Editor’s note: In 1993 author Bill Hemmer visited a Missionaries of Charity clinic run by Mother Teresa in Calcutta, India. The following essay first appeared in the Cincinnati Post newspaper on September 6, 1997, two days after her death.
Mother Teresa -- I think I'll remember her hands the most. She had these giant hands that could reach out and cover a child's face like a sacred shroud.
She used those hands to touch a little girl who had been waiting for about an hour. The girl had bone cancer.
The woman next in line carried a photo of 500 missing children in America. She was looking for a blessing, too. We all were.
A few days earlier, I was sitting in the orphanage two blocks down the street. The nun across the desk fielded every one of my nagging questions -- except one.
She refused to give me her name, saying, "That's not important." Sister was right.
Hanging on the wall behind me was a constitution which governed the Ministries of Charity. There were two basic laws written here -- "Love they neighbor" and "Help the poorest of the poor."
Simple laws from a simple boss in a very complex world of poverty.
Back at the mother house, the boss was still smiling. Flashbulbs fired through the air. A few people rolled video cameras. It was celebrity status and this 82-year-old woman, with a spine bent from age, just kept going.
She never posed, never even looked into a camera lens.
"There was too much work for pictures," she seemed to be saying.
I wondered if she had an ego. So much attention. So many kind words. There's a strong argument that lists her as one of India's most popular persons -- with 900 million people, that says something.
But through the 60-plus years of service, not once did she go looking for the attention. We simply gave it to her. That fragile woman, with the plain brown sandals and the worn face of wrinkles, had established an international reputation of love through her work in the slums of Calcutta.
At last look, she was groping through the crowd, appeasing people with her blessing and working her way to the chapel. That was her sanctuary: a rectangular room built from cement blocks two stories above street level.
She would kneel and pray in the middle of the room, up against the back wall. Same place every day.
When she bowed, that tiny frame for a body almost dissolved into her overgrown white uniform.
The prayer session and daily Mass were interesting. One took place at 6 am, the other 12 hours later. Both times, the noise from the street blocked out nearly half of the spoken prayers.
I glanced at her every time one of those trucks blasted by and she kept praying.
On a steamy Sunday morning 20 volunteers and I piled into a crowded public bus and journeyed to a Missionaries of Charity clinic in the neighborhood of Howrah -- an area best known for its portrayal in the movie "City of Joy."

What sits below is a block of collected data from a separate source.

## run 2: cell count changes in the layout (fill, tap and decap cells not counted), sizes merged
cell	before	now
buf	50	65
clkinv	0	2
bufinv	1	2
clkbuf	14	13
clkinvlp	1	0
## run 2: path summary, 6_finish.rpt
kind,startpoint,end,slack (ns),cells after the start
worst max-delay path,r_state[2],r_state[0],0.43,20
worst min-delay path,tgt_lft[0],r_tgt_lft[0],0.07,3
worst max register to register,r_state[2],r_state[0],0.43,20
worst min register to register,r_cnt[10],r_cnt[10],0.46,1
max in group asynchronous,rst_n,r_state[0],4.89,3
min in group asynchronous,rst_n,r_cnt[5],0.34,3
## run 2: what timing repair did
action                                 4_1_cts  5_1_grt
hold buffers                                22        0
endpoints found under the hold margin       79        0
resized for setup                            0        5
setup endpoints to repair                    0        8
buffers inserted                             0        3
**src/rtl/fetch_unit.sv**
```systemverilog
// Instruction-fetch stage: owns the PC, issues one-outstanding requests to a
// variable-latency instruction memory and hands instructions to decode.
module fetch_unit #(
  parameter logic [15:0] RESET_PC  = 16'h0000,
  parameter logic [15:0] NOP_INSTR = 16'h0800
) (
  input  logic        clk,
  input  logic        rst_n,
  input  logic        redirect,
  input  logic [15:0] redirectPC,
  input  logic        halt,
  input  logic        stall,
  output logic        imemReq,
  output logic [15:0] imemAddr,
  input  logic        imemRdy,
  input  logic        imemDone,
  input  logic [15:0] imemData,
  output logic [15:0] instr,
  output logic [15:0] incPC,
  output logic        instrValid,
  output logic        halted
);

  typedef enum logic [2:0] {
    ST_IDLE   = 3'd0,
    ST_FETCH  = 3'd1,
    ST_WAIT   = 3'd2,
    ST_HOLD   = 3'd3,
    ST_HALTED = 3'd4
  } state_e;

  state_e      state_q, state_d;
  logic [15:0] pc_q, pc_d;
  logic [15:0] fetch_pc_q, fetch_pc_d;
  logic        squash_q, squash_d;
  logic [15:0] instr_q, instr_d;
  logic [15:0] inc_pc_q, inc_pc_d;
  logic        valid_q, valid_d;
  logic        halted_q, halted_d;
  logic [15:0] buf_instr_q, buf_instr_d;
  logic [15:0] buf_pc_q, buf_pc_d;
  logic        req;
  logic        consumed;
  logic        slot_free;
  logic        halt_taken;
  logic        redirect_live;

  assign consumed      = valid_q && !stall;
  assign slot_free     = !valid_q || consumed;
  assign halt_taken    = halt && valid_q && !stall && !redirect;
  assign redirect_live = redirect && (state_q != ST_IDLE) && (state_q != ST_HALTED);

  // Next-state, datapath and memory-request logic.
  always_comb begin
    state_d     = state_q;
    pc_d        = pc_q;
    fetch_pc_d  = fetch_pc_q;
    squash_d    = squash_q;
    instr_d     = instr_q;
    inc_pc_d    = inc_pc_q;
    valid_d     = valid_q;
    halted_d    = halted_q;
    buf_instr_d = buf_instr_q;
    buf_pc_d    = buf_pc_q;
    req         = 1'b0;

    if (consumed) begin
      valid_d = 1'b0;
    end else begin
      valid_d = valid_q;
    end

    case (state_q)
      ST_IDLE: begin
        state_d = ST_FETCH;
      end
      ST_FETCH: begin
        req = !redirect && !halt_taken;
        if (req && imemRdy) begin
          fetch_pc_d = pc_q;
          pc_d       = pc_q + 16'd2;
          state_d    = ST_WAIT;
        end else begin
          state_d = ST_FETCH;
        end
      end
      ST_WAIT: begin
        if (!imemDone) begin
          state_d = ST_WAIT;
        end else if (squash_q) begin
          squash_d = 1'b0;
          state_d  = ST_FETCH;
        end else if (slot_free) begin
          instr_d  = imemData;
          inc_pc_d = fetch_pc_q + 16'd2;
          valid_d  = 1'b1;
          state_d  = ST_FETCH;
        end else begin
          buf_instr_d = imemData;
          buf_pc_d    = fetch_pc_q;
          state_d     = ST_HOLD;
        end
      end
      ST_HOLD: begin
        if (slot_free) begin
          instr_d  = buf_instr_q;
          inc_pc_d = buf_pc_q + 16'd2;
          valid_d  = 1'b1;
          state_d  = ST_FETCH;
        end else begin
          state_d = ST_HOLD;
        end
      end
      ST_HALTED: begin
        valid_d  = 1'b0;
        halted_d = 1'b1;
        state_d  = ST_HALTED;
      end
      default: begin
        state_d = ST_IDLE;
        valid_d = 1'b0;
      end
    endcase

    // A redirect outranks halt and stall; any in-flight fetch is wrong-path.
    if (redirect_live) begin
      pc_d    = redirectPC;
      valid_d = 1'b0;
      if (state_q == ST_WAIT && !imemDone) begin
        squash_d = 1'b1;
        state_d  = ST_WAIT;
      end else begin
        squash_d = 1'b0;
        state_d  = ST_FETCH;
      end
    end else if (halt_taken) begin
      valid_d  = 1'b0;
      halted_d = 1'b1;
      squash_d = 1'b0;
      state_d  = ST_HALTED;
    end else begin
      halted_d = halted_d;
    end

    if (!valid_d) begin
      instr_d = NOP_INSTR;
    end else begin
      instr_d = instr_d;
    end
  end

  // State and datapath registers.
  always_ff @(posedge clk or negedge rst_n) begin
    if (!rst_n) begin
      state_q     <= ST_IDLE;
      pc_q        <= RESET_PC;
      fetch_pc_q  <= 16'h0000;
      squash_q    <= 1'b0;
      instr_q     <= NOP_INSTR;
      inc_pc_q    <= 16'h0000;
      valid_q     <= 1'b0;
      halted_q    <= 1'b0;
      buf_instr_q <= 16'h0000;
      buf_pc_q    <= 16'h0000;
    end else begin
      state_q     <= state_d;
      pc_q        <= pc_d;
      fetch_pc_q  <= fetch_pc_d;
      squash_q    <= squash_d;
      instr_q     <= instr_d;
      inc_pc_q    <= inc_pc_d;
      valid_q     <= valid_d;
      halted_q    <= halted_d;
      buf_instr_q <= buf_instr_d;
      buf_pc_q    <= buf_pc_d;
    end
  end

  assign imemReq    = req;
  assign imemAddr   = pc_q;
  assign instr      = instr_q;
  assign incPC      = inc_pc_q;
  assign instrValid = valid_q;
  assign halted     = halted_q;

endmodule

```
$ cat src/rtl/keccak_pkg.sv
// Shared Keccak widths, mode encodings and arbiter state type.
package keccak_pkg;

  localparam int unsigned DWIDTH            = 64;
  localparam int unsigned KEEP_WIDTH        = DWIDTH / 8;
  localparam int unsigned MAX_OUTPUT_DWIDTH = 256;
  localparam int unsigned MODE_SEL_WIDTH    = 2;
  localparam int unsigned NUM_KECCAK_REQ    = 4;

  localparam logic [MODE_SEL_WIDTH-1:0] MODE_SHA3_224 = 2'd0;
  localparam logic [MODE_SEL_WIDTH-1:0] MODE_SHA3_256 = 2'd1;
  localparam logic [MODE_SEL_WIDTH-1:0] MODE_SHA3_384 = 2'd2;
  localparam logic [MODE_SEL_WIDTH-1:0] MODE_SHA3_512 = 2'd3;

  typedef enum logic [2:0] {
    ARB_IDLE    = 3'd0,
    ARB_START   = 3'd1,
    ARB_ABSORB  = 3'd2,
    ARB_SQUEEZE = 3'd3,
    ARB_RELEASE = 3'd4
  } arb_state_t;

endpackage

$ cat src/rtl/keccak_rr_pick.sv
// Combinational round-robin selector: first requester at or above ptr, wrapping.
module keccak_rr_pick #(
  parameter int unsigned NUM_REQ  = 4,
  parameter int unsigned ID_WIDTH = $clog2(NUM_REQ)
) (
  input  logic [NUM_REQ-1:0]  req,
  input  logic [ID_WIDTH-1:0] ptr,
  output logic                any_valid,
  output logic [ID_WIDTH-1:0] winner
);

  logic [NUM_REQ-1:0] rot;
  int unsigned        off;
  logic [ID_WIDTH-1:0] src;

  // Rotate so ptr lands at bit 0, take the lowest set bit, then map back.
  always_comb begin
    rot       = '0;
    off       = 0;
    any_valid = 1'b0;
    src       = '0;
    for (int unsigned i = 0; i < NUM_REQ; i++) begin
      src    = ID_WIDTH'((i + 32'(ptr)) % NUM_REQ);
      rot[i] = req[src];
    end
    for (int unsigned i = 0; i < NUM_REQ; i++) begin
      if (!any_valid && rot[i]) begin
        any_valid = 1'b1;
        off       = i;
      end
    end
    winner = ID_WIDTH'((off + 32'(ptr)) % NUM_REQ);
  end

endmodule

$ cat src/rtl/keccak_arbiter.sv
// Round-robin owner of a single keccak_core: one full start/absorb/squeeze
// transaction per grant, with the core's streams routed to the owner only.
module keccak_arbiter
  import keccak_pkg::*;
#(
  parameter int unsigned NUM_REQ  = NUM_KECCAK_REQ,
  parameter int unsigned ID_WIDTH = $clog2(NUM_REQ)
) (
  input  logic                                        clk,
  input  logic                                        rst,
  input  logic [NUM_REQ-1:0]                          req_i,
  input  logic [NUM_REQ-1:0][MODE_SEL_WIDTH-1:0]      mode_i,
  output logic [NUM_REQ-1:0]                          gnt_o,
  output logic                                        busy_o,
  output logic [ID_WIDTH-1:0]                         owner_o,
  input  logic [NUM_REQ-1:0][DWIDTH-1:0]              s_data_i,
  input  logic [NUM_REQ-1:0]                          s_valid_i,
  input  logic [NUM_REQ-1:0]                          s_last_i,
  input  logic [NUM_REQ-1:0][KEEP_WIDTH-1:0]          s_keep_i,
  output logic [NUM_REQ-1:0]                          s_ready_o,
  output logic [NUM_REQ-1:0][MAX_OUTPUT_DWIDTH-1:0]   m_data_o,
  output logic [NUM_REQ-1:0]                          m_valid_o,
  output logic [NUM_REQ-1:0]                          m_last_o,
  input  logic [NUM_REQ-1:0]                          m_ready_i,
  output logic                                        core_start_o,
  output logic [MODE_SEL_WIDTH-1:0]                   core_mode_o,
  output logic [DWIDTH-1:0]                           core_t_data_o,
  output logic                                        core_t_valid_o,
  output logic                                        core_t_last_o,
  output logic [KEEP_WIDTH-1:0]                       core_t_keep_o,
  input  logic                                        core_t_ready_i,
  input  logic [MAX_OUTPUT_DWIDTH-1:0]                core_t_data_i,
  input  logic                                        core_t_valid_i,
  input  logic                                        core_t_last_i,
  output logic                                        core_t_ready_o
);

  arb_state_t                state;
  logic [ID_WIDTH-1:0]       owner;
  logic [ID_WIDTH-1:0]       rr_ptr;
  logic [MODE_SEL_WIDTH-1:0] mode_q;

  logic                      any_valid;
  logic [ID_WIDTH-1:0]       winner;
  logic                      absorb_done;
  logic                      squeeze_done;

  keccak_rr_pick #(
    .NUM_REQ  (NUM_REQ),
    .ID_WIDTH (ID_WIDTH)
  ) u_pick (
    .req       (req_i),
    .ptr       (rr_ptr),
    .any_valid (any_valid),
    .winner    (winner)
  );

  assign absorb_done  = s_valid_i[owner] & core_t_ready_i & s_last_i[owner];
  assign squeeze_done = core_t_valid_i & m_ready_i[owner] & core_t_last_i;

  always_ff @(posedge clk or posedge rst) begin
    if (rst) begin
      state  <= ARB_IDLE;
      owner  <= '0;
      rr_ptr <= '0;
      mode_q <= '0;
    end else begin
      case (state)
        ARB_IDLE: begin
          if (any_valid) begin
            owner  <= winner;
            mode_q <= mode_i[winner];
            state  <= ARB_START;
          end
        end
        ARB_START:   state <= ARB_ABSORB;
        ARB_ABSORB:  if (absorb_done)  state <= ARB_SQUEEZE;
        ARB_SQUEEZE: if (squeeze_done) state <= ARB_RELEASE;
        ARB_RELEASE: begin
          rr_ptr <= ID_WIDTH'((32'(owner) + 32'd1) % NUM_REQ);
          state  <= ARB_IDLE;
        end
        default:     state <= ARB_IDLE;
      endcase
    end
  end

  assign owner_o     = owner;
  assign core_mode_o = mode_q;

  // Pure routing: every stream output is a mux of the owner's live handshake.
  always_comb begin
    gnt_o          = '0;
    busy_o         = 1'b0;
    s_ready_o      = '0;
    m_data_o       = '0;
    m_valid_o      = '0;
    m_last_o       = '0;
    core_start_o   = 1'b0;
    core_t_data_o  = '0;
    core_t_valid_o = 1'b0;
    core_t_last_o  = 1'b0;
    core_t_keep_o  = '0;
    core_t_ready_o = 1'b0;
    case (state)
      ARB_START: begin
        gnt_o[owner] = 1'b1;
        busy_o       = 1'b1;
        core_start_o = 1'b1;
      end
      ARB_ABSORB: begin
        gnt_o[owner]     = 1'b1;
        busy_o           = 1'b1;
        core_t_data_o    = s_data_i[owner];
        core_t_keep_o    = s_keep_i[owner];
        core_t_valid_o   = s_valid_i[owner];
        core_t_last_o    = s_last_i[owner] & s_valid_i[owner];
        s_ready_o[owner] = core_t_ready_i;
      end
      ARB_SQUEEZE: begin
        gnt_o[owner]     = 1'b1;
        busy_o           = 1'b1;
        m_data_o[owner]  = core_t_data_i;
        m_valid_o[owner] = core_t_valid_i;
        m_last_o[owner]  = core_t_last_i;
        core_t_ready_o   = m_ready_i[owner];
      end
      default: ;
    endcase
  end

endmodule

$ cat config.mk
export PLATFORM = sky130hd
export DESIGN_NAME = keccak_arbiter
export DESIGN_NICKNAME = d
export VERILOG_FILES = /design/src/rtl/keccak_pkg.sv /design/src/rtl/keccak_rr_pick.sv /design/src/rtl/keccak_arbiter.sv
export SDC_FILE = /design/constraint.sdc
export NUM_CORES = 1
export LEC_CHECK = 0
export ABC_AREA = 1
export ABC_CLOCK_PERIOD_IN_PS = 3600
export BUFFER_PORTS_ARGS = -buffer_cell sky130_fd_sc_hd__clkbuf_2
export CORE_AREA = 2 2 665 667
export DETAILED_ROUTE_END_ITERATION = 7
export DIE_AREA = 0 0 667 669
export PLACE_DENSITY_LB_ADDON = 0.05
export SLEW_MARGIN = 5
export SYNTH_ARGS = -nofsm -noshare
export SYNTH_HDL_FRONTEND = slang
export SYNTH_SLANG_ARGS = --single-unit
$ cat constraint.sdc
create_clock -name clk -period 3.6 [get_ports clk]
set_input_delay 0.9 -clock clk [delete_from_list [all_inputs] [get_ports clk]]
set_output_delay 0.9 -clock clk [all_outputs]
set_load 0.005 [all_outputs]
==> impl_metrics.ini <==
[synth]
yosys_warnings = 0
synth.most_common_cell = nor2_1
ys_async_sr_fraction = 1.000
synth_area_um2 = 10960
synth_top_cell_by_area = nor3_1
yosys.cell_types.count = 25
synth_seq_cells = 9
synthTopCellsByArea = nor3_1 25%, nor2_1 20%, nor3_2 18%, inv_1 9.4%, o21ai_0 6.8%
ys.flop_type = dfrtp_1
avgSynthCellArea_um2 = 4.955
synth_commonest_cells = 598 x nor2_1, 547 x nor3_1, 275 x inv_1, 200 x nor3_2, 181 x clkbuf_1
ys_seq_area_frac = 0.02056
syn_inst = 2211
synth_nets = 2789
synth_edf_count = 0
synth_top_area_share = 0.2499

[power_and_ir_drop]
power.density_nw_per_um2 = 488.1
pwr-share-comb = 0.966
swShare = 0.7090
pwr-share-clk = 0.015
internal-power_mw = 4.019
seqPwrFrac = 0.019
switching_power_mw = 9.791
vdd_ir_drop_max_mv = 0.3065
leakage_nw = 12.66

[global_route]
track_usage = 0.1033
grt_pass1_vias = 22670
grt_max_degree = 80
overflow = 0
grt_pass1_wl_mm = 295.5
antenna_found_initial = 69

[setup_path]
cp.arrival_ps = 2610
regToRegEndpoint = core_mode_o[0]$_DFFE_PP0P_
setup.worst_path.class = flip-flop to output pin
critPathLaunchType = flip-flop
rrSetupSlack_ps = 850
r2r_cells = 14
end_kind = output pin
worst_ep_required_time_ps = 2700
reg2reg_from = rr_ptr[0]$_DFFE_PP0N_
critPathMaxFanout = 44

[detailed_routing]
drt_wl_total_mm = 245.4
dr.pass1.iters = 5
antenna_left = 0
drc = 0
wl_per_cell_um = 25.48
vias = 22270
viasPerCell = 2.313
drtIter0Drc = 955

[sta]
fin_crit_sh = 0.9763
hold_viol = 0
maxSlewHeadroom = 0.2819
holdWs_ps = 495.7
tns_ps = 0
finalClockSkew_ps = 5.491
tightest_slew_ps = 1066
finalCriticalPeriod_ps = 3515
slew_viol_final = 0
setup_viol = 0
clock.fmax_ghz = 0.2845
rsz0062_at_grt = no

[place]
hpwlAfterDp_mm = 219.3
placedCellCount = 9600
gp_congestion = 0.7996
io_buffers = 1693

[floorplan]
fp.dieArea_um2 = 446200
fp.dieW_um = 667
chipHeight_um = 669
core_um2 = 439600
start_util = 0.02492
row_count = 244
io_pins = 1694

[outcome]
status = completed

[min_path]
min_to = core_mode_o[0]$_DFFE_PP0P_
hold_class = flip-flop to flip-flop
hold_depth = 2
min_from = core_mode_o[0]$_DFFE_PP0P_

[clock_network]
cts_buffer_depth = 2
clock_latency_ps = 240
htreeDepth = 1
postCtsSetupBuffers = 0
cts_tree = yes
cts_made_buffers = 3
root_buffer = clkbuf_16
clk_pin_slew_ps = 40
ctsHoldBuffers = 0
cts_sinks = 9

[layout]
utilization = 0.06436
nets = 4402
area_growth_pct = 158.3
drive_above_1_share = 0.5451
layout.cells.non_filler = 9632

[run]
drv_cap = 0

On the cluttered streets of Calcutta this eight-mile trip took nearly 90 minutes. Here rush hour is every hour.
Sundays are wash days at the Howrah clinic. If you're a street kid and you need a bath, the door swings wide open. For soap, shampoo, food and medical attention, this is the place.
In one area of the courtyard inside the center, a pack of four-year-olds waited and watched a crying friend undergo treatment. Like so many of the homeless, this child had ringworm, fungus and every type of bacteria-infested skin disease imaginable.
His tears were streaming. His face in anguish. For two hours, workers picked away scabs and gently applied medication.
The crying never stopped, neither did the screams.
Throughout Calcutta, 11 of these centers are in full operation -- for lepers, the mentally handicapped, the elderly -- and this is just one city.
Over 100 countries worldwide now benefit from the Missionaries of Charity. About 3,700 sisters in total and one Nobel Prize for peace.
It all started here in Calcutta, a city where the pollution could melt your eyes and the poverty could melt your heart.
But lying beneath this blanket of depression there works a miracle.
Mother Teresa once stated that she "is only a pencil in the hands of Jesus."
Together they've drawn a rather promising picture of hope in the City of Joy.